──────── Supplied data ────────
### src/rtl/largest_ones_square_area_core.sv
// ----------------------------------------------------------------------------
// largest_ones_square_area_core
// Largest all-ones square in a raster-order binary matrix, by a row-by-row
// dynamic program over a previous-row line buffer.
// ----------------------------------------------------------------------------
// Takes one cell per clock and reports side and area of the largest square of
// ones on the beat after the cell marked last_cell. Each cell's side is the
// minimum of its left, up and up-left sides plus one (zero for a zero cell);
// left and up-left live in registers, up comes from the line buffer, whose
// read for the next column is issued ahead, from the next-column index, so that the single
// registered read port keeps pace at one cell per cycle. The input stalls
// only when a last-cell beat arrives while the previous result is held
// stalled in the output register. cfg_wdata sets the row width (0 acts as 1,
// values above MAX_WIDTH saturate); write it only between matrices. The buffer
// needs no clearing after reset: the first row never reads it.
// ----------------------------------------------------------------------------
module largest_ones_square_area_core #(
  parameter int MAX_WIDTH = losa_pkg::MAX_WIDTH_DEF
) (
  input  logic                          clk,
  input  logic                          rst_n,
  input  logic                          in_valid,
  output logic                          in_stall,
  input  losa_pkg::in_data_t            in_data,
  output logic                          out_valid,
  input  logic                          out_stall,
  output losa_pkg::out_data_t           out_data,
  input  logic                          cfg_we,
  input  logic [losa_pkg::ROW_W-1:0]    cfg_wdata
);
  import losa_pkg::*;

  localparam int CW   = (MAX_WIDTH > 1) ? $clog2(MAX_WIDTH) : 1;
  localparam int CMPW = ((CW > ROW_W) ? CW : ROW_W) + 1;
  localparam int WLIM = (MAX_WIDTH < 511) ? MAX_WIDTH : 511;
  localparam logic [ROW_W-1:0] WLIM_V = WLIM[ROW_W-1:0];
  localparam logic [ROW_W-1:0] W_ONE  = ROW_W'(1);

  function automatic logic [ROW_W-1:0] clip_width(input logic [ROW_W-1:0] rw);
    logic [ROW_W-1:0] w;
    w = (rw == '0) ? W_ONE : rw;
    if (w > WLIM_V) begin
      w = WLIM_V;
    end
    return w;
  endfunction

  function automatic logic [SIDE_W-1:0] min3(input logic [SIDE_W-1:0] a,
                                             input logic [SIDE_W-1:0] b,
                                             input logic [SIDE_W-1:0] c);
    logic [SIDE_W-1:0] m;
    m = (a < b) ? a : b;
    return (m < c) ? m : c;
  endfunction

  logic [ROW_W-1:0]  row_width_r;
  logic [CW-1:0]     col_r, col_nxt;
  logic [SIDE_W-1:0] left_r, diag_r, best_r;
  logic              first_row_r;
  logic              out_valid_r;
  out_data_t         out_data_r;

  logic [ROW_W-1:0]  w_use, w_nxt;
  logic              accept;
  logic [SIDE_W-1:0] up_buf, up, diag, left, side, best_upd;
  logic              col0, last_col;
  logic [CMPW-1:0]   col_ext, col_inc, col_adv;
  logic [2*SIDE_W-1:0] area_full;

  assign in_stall = out_valid_r && out_stall && in_data.last_cell;
  assign accept   = in_valid && !in_stall;

  assign w_use = clip_width(row_width_r);
  assign w_nxt = clip_width(cfg_we ? cfg_wdata : row_width_r);

  assign col_ext  = CMPW'(col_r);
  assign col_inc  = col_ext + CMPW'(1);
  assign col0     = (col_r == '0);
  assign last_col = (col_inc >= CMPW'(w_use));

  assign up   = first_row_r ? '0 : up_buf;
  assign diag = (first_row_r || col0) ? '0 : diag_r;
  assign left = col0 ? '0 : left_r;
  assign side = in_data.cell_req ? (min3(left, up, diag) + SIDE_W'(1)) : '0;

  assign best_upd  = (side > best_r) ? side : best_r;
  assign area_full = best_upd * best_upd;

  // next column, folded back to zero if a narrower width is written meanwhile
  always_comb begin
    if (!accept) begin
      col_adv = col_ext;
    end else if (in_data.last_cell || last_col) begin
      col_adv = '0;
    end else begin
      col_adv = col_inc;
    end
    col_nxt = (col_adv >= CMPW'(w_nxt)) ? '0 : col_adv[CW-1:0];
  end

  losa_linebuf #(
    .DEPTH (MAX_WIDTH),
    .AW    (CW)
  ) u_linebuf (
    .clk     (clk),
    .wr_en   (accept),
    .wr_addr (col_r),
    .wr_data (side),
    .rd_addr (col_nxt),
    .rd_data (up_buf)
  );

  always_ff @(posedge clk) begin
    if (!rst_n) begin
      row_width_r <= WLIM_V;
    end else if (cfg_we) begin
      row_width_r <= cfg_wdata;
    end
  end

  always_ff @(posedge clk) begin
    if (!rst_n) begin
      col_r       <= '0;
      left_r      <= '0;
      diag_r      <= '0;
      best_r      <= '0;
      first_row_r <= 1'b1;
    end else begin
      col_r <= col_nxt;
      if (accept) begin
        if (in_data.last_cell) begin
          // end of matrix: back to a fresh stream
          left_r      <= '0;
          diag_r      <= '0;
          best_r      <= '0;
          first_row_r <= 1'b1;
        end else begin
          left_r <= side;
          diag_r <= up;
          best_r <= best_upd;
          if (last_col) begin
            first_row_r <= 1'b0;
          end
        end
      end
    end
  end

  always_ff @(posedge clk) begin
    if (!rst_n) begin
      out_valid_r <= 1'b0;
    end else if (accept && in_data.last_cell) begin
      out_valid_r <= 1'b1;
    end else if (!out_stall) begin
      out_valid_r <= 1'b0;
    end
  end

  always_ff @(posedge clk) begin
    if (accept && in_data.last_cell) begin
      out_data_r.max_area <= area_full[AREA_W-1:0];
      out_data_r.max_side <= best_upd;
    end
  end

  assign out_valid = out_valid_r;
  assign out_data  = out_data_r;

endmodule

### config.mk
export PLATFORM = sky130hd
export DESIGN_NAME = largest_ones_square_area_core
export DESIGN_NICKNAME = d
export VERILOG_FILES = /design/src/rtl/losa_pkg.sv /design/src/rtl/losa_linebuf.sv /design/src/rtl/largest_ones_square_area_core.sv
export SDC_FILE = /design/constraint.sdc
export NUM_CORES = 2
export LEC_CHECK = 0
export BUFFER_PORTS_ARGS = -buffer_cell sky130_fd_sc_hd__buf_2
export CAP_MARGIN = 20
export CORE_MARGIN = 5
export CORE_UTILIZATION = 35
export CTS_BUF_LIST = sky130_fd_sc_hd__clkbuf_4 sky130_fd_sc_hd__clkbuf_8
export DETAILED_ROUTE_END_ITERATION = 8
export PLACE_DENSITY = 0.48
export SLEW_MARGIN = 10
export SYNTH_ARGS = -nofsm -noshare
export SYNTH_HDL_FRONTEND = slang
export SYNTH_SLANG_ARGS = --single-unit
### constraint.sdc
create_clock -name clk -period 25 [get_ports clk]
set_clock_uncertainty 0.1 [all_clocks]
set_input_delay 3.75 -clock clk [delete_from_list [all_inputs] [get_ports clk]]
set_output_delay 3.75 -clock clk [all_outputs]
set_load 0.02 [all_outputs]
────────
*What is required:* Within the data above, the span starting at the line containing "that the single" and ending at the line containing "matrices. The buffer" is to be retyped exactly, with no other lines.

*Written solution:*
// read for the next column is issued ahead, from the next-column index, so that the single
// registered read port keeps pace at one cell per cycle. The input stalls
// only when a last-cell beat arrives while the previous result is held
// stalled in the output register. cfg_wdata sets the row width (0 acts as 1,
// values above MAX_WIDTH saturate); write it only between matrices. The buffer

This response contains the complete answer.